Estalló la bomba de tiempo. La violencia de bandas criminales al servicio del narcotráfico dejó escenas de extrema violencia en las cárceles. El cruel asesinato de 79 reos en un solo día sacó de las rejas a un sistema penitenciario sumido en crisis desde hace décadas ¿Qué es lo que realmente pasa detrás de los barrotes? De la culpa no escapa ningún gobierno.
Los acontecimientos se registran como el mayor amotinamiento de presos en la historia penitenciaria del Ecuador, evidenciando la situación caótica de las condiciones de vida en las cárceles”. Parecería que este es el diagnóstico de la masacre sucedida el 23 de febrero, que dejó un saldo de 79 muertos, pero en realidad es la conclusión de un informe de la situación carcelaria en 2004.
Sí, la crisis tiene más de dos décadas y, si bien algunas cosas cambiaron, sirvió para que todo siguiera igual. Solo que ahora el escenario es más dramático y se añaden elementos como las bandas criminales y el narcotráfico que disparan alarmantemente la violencia.
En 2004, se produjo una serie de motines en varias cárceles del país, especialmente en el penal García Moreno de Quito. Los presos retuvieron a abogados, familiares y periodistas. Hicieron huelga de hambre y algunos se cosieron la boca. Incluso amenazaron con hacer estallar tanques de gas. Pedían condiciones más dignas para la rehabilitación social: salud, alimentación y seguridad. Algunos clamaban por el traslado a otros centros, ya que eran extorsionados por quienes tenían poder y armas. En ese entonces, la infraestructura carcelaria estaba diseñada para unos siete mil reclusos, pero más de 11 mil pagaban por sus delitos.
Solicitaban, además, el restablecimiento de la rebaja de penas conocida como el dos por uno, y el no abuso de la prisión preventiva. Ello, se decía, era necesario para controlar y reducir el hacinamiento que superaba el 50 por ciento. Pero las autoridades no daban oídos. El argumento: se necesitaban nuevas cárceles y 20 millones de dólares para mejorar la infraestructura. Algunos reclusos aprovecharon los motines para ajustar cuentas con sus enemigos y para organizar intentos de fuga. La Comisión Ecuménica de Derechos Humanos (Cedhu) contabilizó, en 2004, al menos 30 asesinados al interior de las cárceles, más uno que murió en un enfrentamiento con la policía y otro por falta de atención médica.
Lamentablemente, autoridades y sociedad regresamos la vista a las cárceles solo cuando ocurren este tipo de situaciones, más aún con escenas macabras de decapitaciones y desmembramientos circulando por redes sociales, como ocurrió este 2021. Era algo que los analistas ya pronosticaban, pero nadie quería asumirlo.
Los invisibles
Detrás de estos estallidos de violencia hay una realidad que no vemos y el caso de Ana Hidalgo lo refleja.
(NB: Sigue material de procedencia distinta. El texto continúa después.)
--- config.mk ---
export PLATFORM = sky130hd
export DESIGN_NAME = nps_dist_cell
export DESIGN_NICKNAME = d
export VERILOG_FILES = /design/src/design/nearest_point_search_3d_unit_assert.svh /design/src/design/nps_pkg.sv /design/src/design/nps_dist_cell.sv
export SDC_FILE = /design/constraint.sdc
export NUM_CORES = 1
export LEC_CHECK = 0
export BUFFER_PORTS_ARGS = -buffer_cell sky130_fd_sc_hd__buf_4
export CAP_MARGIN = 20
export CORE_ASPECT_RATIO = 1.4
export CORE_MARGIN = 2
export CORE_UTILIZATION = 50
export CTS_CLUSTER_SIZE = 16
export DETAILED_ROUTE_END_ITERATION = 6
export MAX_ROUTING_LAYER = met4
export PLACE_DENSITY = 0.73
export RECOVER_POWER = 25
export SYNTH_ARGS = -nofsm -noshare
export SYNTH_HDL_FRONTEND = slang
export SYNTH_SLANG_ARGS = --single-unit
--- constraint.sdc ---
create_clock -name i_clk -period 7.7 [get_ports i_clk]
set_clock_uncertainty 0.2 [all_clocks]
set_input_delay 2.31 -clock i_clk [delete_from_list [all_inputs] [get_ports i_clk]]
set_output_delay 2.31 -clock i_clk [all_outputs]
set_load 0.005 [all_outputs]
--- src/design/nearest_point_search_3d_unit_assert.svh ---
// ----------------------------------------------------------------------------
// Assertion macros for the nearest point search unit
// Shared concurrent property forms, clocked and disabled in reset.
// ----------------------------------------------------------------------------
`ifndef NEAREST_POINT_SEARCH_3D_UNIT_ASSERT_SVH
`define NEAREST_POINT_SEARCH_3D_UNIT_ASSERT_SVH

// Same-cycle implication
`define NPS_ASSERT_SAME(label, clk, rst_n, ante, cons, msg) \
    label: assert property (@(posedge clk) disable iff (!rst_n) (ante) |-> (cons)) \
        else $error(msg);

// Next-cycle implication
`define NPS_ASSERT_NEXT(label, clk, rst_n, ante, cons, msg) \
    label: assert property (@(posedge clk) disable iff (!rst_n) (ante) |=> (cons)) \
        else $error(msg);

`endif

--- src/design/nps_pkg.sv ---
`timescale 1ns / 1ps
// ----------------------------------------------------------------------------
// nps_pkg
// Types, sizes and helpers shared by the nearest point search unit.
// ----------------------------------------------------------------------------
package nps_pkg;

    localparam int MAX_POINTS = 1024;
    localparam int IDX_W      = (MAX_POINTS > 1) ? $clog2(MAX_POINTS) : 1;
    localparam int CNT_W      = $clog2(MAX_POINTS + 1);
    localparam int COORD_W    = 20;
    localparam int SQ_W       = 2 * COORD_W;
    localparam int DIST_W     = SQ_W + 2;
    localparam int OUT_IDX_W  = 10;
    localparam int NUM_CELLS  = 3;

    typedef enum logic [1:0] {
        OP_CLEAR = 2'd0,
        OP_LOAD  = 2'd1,
        OP_QUERY = 2'd2,
        OP_NONE  = 2'd3
    } t_op;

    typedef enum logic [1:0] {
        ST_DONE   = 2'd0,
        ST_FULL   = 2'd1,
        ST_ANSWER = 2'd2,
        ST_EMPTY  = 2'd3
    } t_status;

    typedef enum logic [1:0] {
        AXIS_X = 2'd0,
        AXIS_Y = 2'd1,
        AXIS_Z = 2'd2,
        AXIS_NONE = 2'd3
    } t_axis;

    typedef enum logic [1:0] {
        S_IDLE = 2'd0,
        S_SCAN = 2'd1,
        S_PUT  = 2'd2
    } t_state;

    typedef struct packed {
        logic [1:0]         op;
        logic [COORD_W-1:0] pos_x;
        logic [COORD_W-1:0] pos_y;
        logic [COORD_W-1:0] pos_z;
    } t_in_item;

    typedef struct packed {
        logic [1:0]           status;
        logic [OUT_IDX_W-1:0] best_index;
        logic [COORD_W-1:0]   best_x;
        logic [COORD_W-1:0]   best_y;
        logic [COORD_W-1:0]   best_z;
    } t_out_item;

    typedef struct packed {
        logic [COORD_W-1:0] x;
        logic [COORD_W-1:0] y;
        logic [COORD_W-1:0] z;
    } t_point;

    // One stored point on its way down the cell row
    typedef struct packed {
        logic              valid;
        logic              last;
        logic [IDX_W-1:0]  idx;
        t_point            pt;
        logic [DIST_W-1:0] acc;
    } t_stream;

    // Map a store index onto the result index field (low bits, zero padded)
    function automatic logic [OUT_IDX_W-1:0] f_out_index(input logic [IDX_W-1:0] v);
        logic [OUT_IDX_W-1:0] r;
        r = '0;
        for (int b = 0; b < OUT_IDX_W; b++) begin
            if (b < IDX_W) begin
                r[b] = v[b];
            end
        end
        return r;
    endfunction

endpackage

--- src/design/nps_dist_cell.sv ---
`timescale 1ns / 1ps
// ----------------------------------------------------------------------------
// nps_dist_cell
// One cell of the distance row: adds the squared difference on its axis to
// the running distance of the point passing through, in registered steps.
// ----------------------------------------------------------------------------
module nps_dist_cell
    import nps_pkg::*;
(
    input  logic    i_clk,
    input  logic    i_rst_n,
    input  t_axis   i_axis,
    input  t_point  i_query,
    input  t_stream i_stream,
    output t_stream o_stream
);

    t_stream            r_s1, r_s2, r_s3, n_s3;
    logic [COORD_W-1:0] r_diff;
    logic [SQ_W-1:0]    r_sq;
    logic [COORD_W-1:0] a_c, q_c, n_diff;

    // Pick this cell's axis
    always_comb begin
        case (i_axis)
            AXIS_X: begin
                a_c = i_stream.pt.x;
                q_c = i_query.x;
            end
            AXIS_Y: begin
                a_c = i_stream.pt.y;
                q_c = i_query.y;
            end
            AXIS_Z: begin
                a_c = i_stream.pt.z;
                q_c = i_query.z;
            end
            default: begin
                a_c = '0;
                q_c = '0;
            end
        endcase
        n_diff = (a_c > q_c) ? (a_c - q_c) : (q_c - a_c);
    end

    // Add the square to the running distance
    always_comb begin
        n_s3     = r_s2;
        n_s3.acc = r_s2.acc + DIST_W'(r_sq);
    end

    // Difference, square, accumulate
    always_ff @(posedge i_clk) begin
        if (!i_rst_n) begin
            r_s1 <= '0;
            r_s2 <= '0;
            r_s3 <= '0;
        end else begin
            r_s1 <= i_stream;
            r_s2 <= r_s1;
            r_s3 <= n_s3;
        end
    end

    always_ff @(posedge i_clk) begin
        r_diff <= n_diff;
        r_sq   <= SQ_W'(r_diff) * SQ_W'(r_diff);
    end

    assign o_stream = r_s3;

endmodule

## Yosys cells after proc, flatten, opt, wreduce, memory -nomap -nowiden

Cells that the tools add are included.

- Add/sub/neg operators: 3
- Reduce and logical (&&, ||, !) cells: 1
- $mul: 1
- Divide/modulo/power cells: 0
- Equal/unequal tests: 2
- Multiplexer cells: 3
- Shift operators: 0
- Bitwise gates (word level): 0
- $lt $le $gt $ge: 1

Operator list:

| operator | number |
|---|---|
| case mux 20 bit (3 select lines) | 2 |
| adder 42 x 40 -> 42 bit | 1 |
| multiplier 20 x 20 -> 40 bit | 1 |
| subtractor 20 bit | 2 |
| greater-than comparator 20 bit | 1 |
| 2-to-1 mux 20 bit | 1 |
| equality test 2 x 1 -> 1 bit, second input constant | 1 |
| equality test 2 bit, second input constant | 1 |
| logical NOT 2 bit | 1 |

- Bits in read-only memories: 0
- Memories: 0
- Register bits: 402
- Input port bits: 178
- RAM bits: 0
- Output and inout port bits: 114
- Bits in latches: 0
- Word-level logic and storage cells: 34

## Longest topological paths before layout

- Word-level depth: 4
- Depth in mapped cells: 27
- Mapped depth without buffers: 24

## Worst setup path before layout

OpenSTA, ideal clock, no wires.

- Kind: reg2reg
- Start point: reg r_diff[8]
- End point: reg r_sq[39]
- Slack: 981 ps
- Path buffers: 3
- Clock period less this slack: 6719 ps
- Stages on the path, launching flop included: 23
- Setup time: 72 ps
- Data required time: 7428 ps
- Data arrival time: 6447 ps
- Path through: dfxtp_1 -> clkbuf_1 -> clkbuf_1 -> nand2_1 -> fa_1 -> inv_1 -> fa_1 -> fa_1 -> fa_1 -> fa_1 -> fa_1 -> inv_1 -> fa_1 -> inv_1 -> ha_1 -> clkbuf_1 -> nand4_1 -> a31oi_1 -> a21boi_0 -> nand3_1 -> a22o_1 -> o21ai_0 -> xnor2_1

- Longest elaborated chain between the ends: 1

Ends and longest elaborated chain:

| element | RTL line | text |
|---|---|---|
| start, declared | nps_dist_cell.sv:19 | `logic [COORD_W-1:0] r_diff;` |
| start signal, assigned | nps_dist_cell.sv:66 | `r_diff <= n_diff;` |
| multiplier 20 x 20 -> 40 bit | nps_dist_cell.sv:67 | `r_sq <= SQ_W'(r_diff) * SQ_W'(r_diff);` |
| end signal, assigned | nps_dist_cell.sv:67 |  |
| end, declared | nps_dist_cell.sv:20 | `logic [SQ_W-1:0] r_sq;` |

No other way between the ends.
A chain may end at the register's enable or synchronous reset.

## Final worst setup path

- Start point: reg r_diff[12]
- End point: reg r_sq[32]

Same word-level chain as after synthesis.

==> metrics <==
run status complete, but fails checks; violated checks max-capacitance violations, max-slew violations; cts hold-fix bufs 0; Main synth FF type dfxtp_1; Most Frequent Cell on Critical Path fa_1; largest net degree at the start of global routing 172; MaxCap Viol Count 1; ANT nets after route 0; commonest non-fill, non-tap cells in the layout dfxtp_1 (401), inv_1 (380), buf_4 (316); Via-to-Cell Ratio between 5 and 6; Unique masters post-synth 82; H-tree depth 2; clock root buffer clkbuf_16; Critical Path Max Stage Delay 0.80 ns; first-pass iteration count of the detailed router 5; NumNets Final 3732; clock sink count 401; max_slew headroom -1.81; Avg WL per Cell 18.1 um; fill count 4579; sequential-to-total area share from yosys stat 0.298; Critical Path, Cell by Cell inv_1 -> nor2_1 -> fa_1 -> inv_1 -> fa_1 -> fa_1 -> inv_1 -> fa_1 -> fa_1 -> fa_1 -> fa_1 -> ha_1 -> a21o_1 -> a21o_1 -> nor3b_1 -> a21oi_1 -> a21oi_1 -> o21ai_0 -> a41oi_1 -> xnor2_1; RSZ-0062 raised after global routing no; crit path DAT 7.39 ns; number of global-route vias before repair 20900; cell family with most CP delay adder cells; row count 100; synthesized area per cell 9.59 um2; Die ar. 55700 um2; DRC viols 0; Max Freq around 140 MHz; share of layout cells above drive strength 1 0.135; core area 53200 um2; Initial Util 0.506; synthesis-stage register bit count 401; total CTS buffers 41; Skew-Pair Late Insertion Delay 0.56 ns; Setup violations, final 0; total gr overflow 0; crit end category flip-flop; Slew Limit Fails about 140; CTS Buffer Depth 3; Horiz. Die Dim 200 um; Chip Height about 280 um; most common cell after layout, fill and taps aside dfxtp_1; min cycle time layout 7.11 ns; postcts setup bufs 0; Post-Syn Nets 3496; initial drt markers 987; worst slew pin tran about 4.2 ns; Final period util 0.923; critical path peak fanout 18; Hold Path Class flip-flop to flip-flop; Critical Path RT between 7 and 8 ns; synth-to-layout area growth 15.6%; Buf/Inv on CP 3; first-pass GRT wire length 109 mm; Port Buffer Count 291; critical path's slowest cell dfxtp_1; CP Launch Type flip-flop; antenna violations before repair 3; Synth warnings 0; RD Place Congestion 0.960; CTS tree yes; CTS resizes 0; dpl hpwl about 56 mm; num ports 292; number of synthesized flops with an enable pin 0; Post-Route Setup TNS 0 ns; Post-synth ARST share 0; Mapped Cells 2808; Post-Syn Area 26900 um2; final wirelength just under 70 mm; DR vias 19600; Setup CP Type flip-flop to flip-flop; Worst-path clk slew 0.06 ns; Hold Fails Final Rpt 0; GRT Overall Usage 0.255
[metal layers]
metal	track usage	wire length, um	up-vias
met2	0.485	37800	559
met1	0.257	24100	9554
li1	-	-	9364
met4	0.130	3980	0
met5	-	0	-
met3	0.0281	2610	160
[kinds of logic (layout without fill, tap and decap cells)]
group / count (synthesis) / count (layout) / share of synthesized area
compound gates: 401 / 401 / 0.0967
mux: 55 / 55 / 0.0205
xor+xnor: 107 / 107 / 0.0348
buf+inv: 507 / 770 / 0.0727
other cells: 0 / 3 / 0
flops: 401 / 401 / 0.298
fa+ha+maj: 512 / 512 / 0.316
simple gates: 825 / 825 / 0.161
[worst register-to-register path: cells and delay by family (launching register included)]
family / cells / cell delay [ns]
XOR/XNOR: 1 / 0.15
buffers and inverters: 3 / 0.38
AND/OR/NAND/NOR: 2 / 0.48
adder cells (fa/ha/maj): 8 / 3.70
flip-flops: 1 / 0.80
AO/OA/AOI/OAI: 6 / 1.34
[registers in the layout, summed over array words and instances, names as in the netlist]
| signal | count |
|---|---|
| o_stream | 114 |
| r_s1 | 114 |
| n_s3 | 72 |
| r_s2 | 42 |
| r_sq | 39 |
| r_diff | 20 |
[cells in the mapped netlist (all sizes together), types with 11 or more instances]
cell / number / area share
a21oi: 153 / 0.029
nand4: 22 / 0.0051
and2: 378 / 0.088
buf: 15 / 0.0041
a31oi: 11 / 0.0028
o21ai: 65 / 0.012
a21o: 57 / 0.016
xor2: 48 / 0.016
and3: 12 / 0.0028
dfxtp: 401 / 0.30
o21a: 19 / 0.0053
nand2: 194 / 0.027
clkbuf: 112 / 0.016
o21bai: 23 / 0.0064
nor2: 133 / 0.019
nor2b: 14 / 0.0033
nor3: 14 / 0.0028
inv: 380 / 0.053
a211oi: 11 / 0.0037
ha: 230 / 0.11
nand2b: 12 / 0.0028
fa: 280 / 0.21
mux2i: 53 / 0.020
xnor2: 59 / 0.019
nand3: 20 / 0.0037
[worst paths after layout]
| check | from | end | slack (ns) | cells past startpoint |
|---|---|---|---|---|
| worst max-delay path | r_diff[12]$_DFF_P_ | r_sq[32]$_DFF_P_ | 0.59 | 20 |
| worst min-delay path | n_s3[73]$_SDFF_PN0_ | o_stream[73]$_SDFF_PN0_ | 0.23 | 1 |
| worst max register to register | r_diff[12]$_DFF_P_ | r_sq[32]$_DFF_P_ | 0.59 | 20 |
| worst min register to register | n_s3[73]$_SDFF_PN0_ | o_stream[73]$_SDFF_PN0_ | 0.23 | 1 |
[area by class of cell]
class	instances	area [um2]	area share
Sequential cell	401	8030	0.258
Clock buffer	56	1200	0.0387
Inverter	380	1430	0.0458
Clock inverter	14	218	0.00699
Antenna cell	3	7.51	0.000241
Tap cell	714	893	0.0287
Multi-Input combinational cell	1900	16900	0.544
Timing Repair Buffer	320	2420	0.0777
[through the flow]
| step | utilization | instance area, um2 | setup slack (ns) | std cells | hold slack [ns] |
|---|---|---|---|---|---|
| final | 0.586 | 31100 | 0.594 | 3788 | 0.229 |
| after detailed placement | 0.559 | 29700 | 0.677 | 3714 | 0.218 |
| after CTS | 0.585 | 31100 | 0.651 | 3784 | 0.231 |
| after global placement | 0.559 | 29700 | 0.828 | 3714 | 0.213 |
| after global routing | 0.586 | 31100 | 0.224 | 3788 | 0.238 |
| after floorplan | - | 26900 | 0.981 | 2808 | 0.170 |
Power is left out: the tool's default activity adds up to more than one toggle a clock period on the data nets, which glitch-free logic cannot reach.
Era una chica de 23 años que vivía en Quito, condenada a 24 meses de cárcel por tráfico de drogas. Ana tenía diabetes. Estaba recluida en la prisión de Tulcán que, según informes oficiales, es una infraestructura que no reúne las condiciones de cárcel porque era una escuela. Durante la emergencia del COVID-19, después de un sinnúmero de peticiones, Ana fue trasladada a un centro médico para recibir tratamiento. Cuando regresó, la enviaron a una celda a guardar cuarentena, junto a otras reclusas que se presumía estaban contagiadas.
Ana murió semanas después. Diagnóstico: COVID-19. Sin embargo, su familia no se enteró por las autoridades, sino por las compañeras de celda. Cuando su madre fue a Tulcán, los funcionarios de la cárcel le informaron que el cuerpo de su hija estaba enterrado en Guayaquil. “No, no es broma. Eso es nuestro sistema penitenciario”, dice Vianca Gavilanes, coordinadora de Gestión de la Fundación Dignidad.
Gavilanes lleva el caso de Ana y recuerda que el Estado debe garantizar la vida de los prisioneros y debe responder: ¿Por qué ocultaron la muerte? ¿Le dieron atención médica? ¿Por qué trasladaron el cuerpo sin autorización? ¿Por qué en los registros del SNAI dice cero muertes por COVID en la cárcel de Tulcán?
Ana murió cuatro meses antes de cumplir su sentencia, pero pudo haber salido mucho antes si las autoridades le concedían la prelibertad cuando cumplió el 70 por ciento de su condena. Habría podido volver con sus dos hijas que ahora quedan en la orfandad. “Los jueces se demoran seis meses o un año en revisar estos casos, hasta eso ya se cumple la sentencia total”, dice Gavilanes.
Sin embargo, en julio de 2020, salió en prelibertad Jorge Luis Zambrano, alias “Rasquiña”, exlíder de Los Choneros, una de las bandas que controla las cárceles y la protagonista de la última TODO EMPEZÓ tras el asesinato de “Rasquiña”. Es una guerra fratricida entre Choneros y aliados. masacre. Terminó acribillado meses después al sur del Malecón de Manta. Zambrano tenía una condena de 20 años por asesinato, que luego fue reducida a ocho, y salió al cumplir el 90 por ciento de la sentencia. De esos casos hay muchos, lo que demuestra que la Ley funciona mejor para quien tiene dinero y poder.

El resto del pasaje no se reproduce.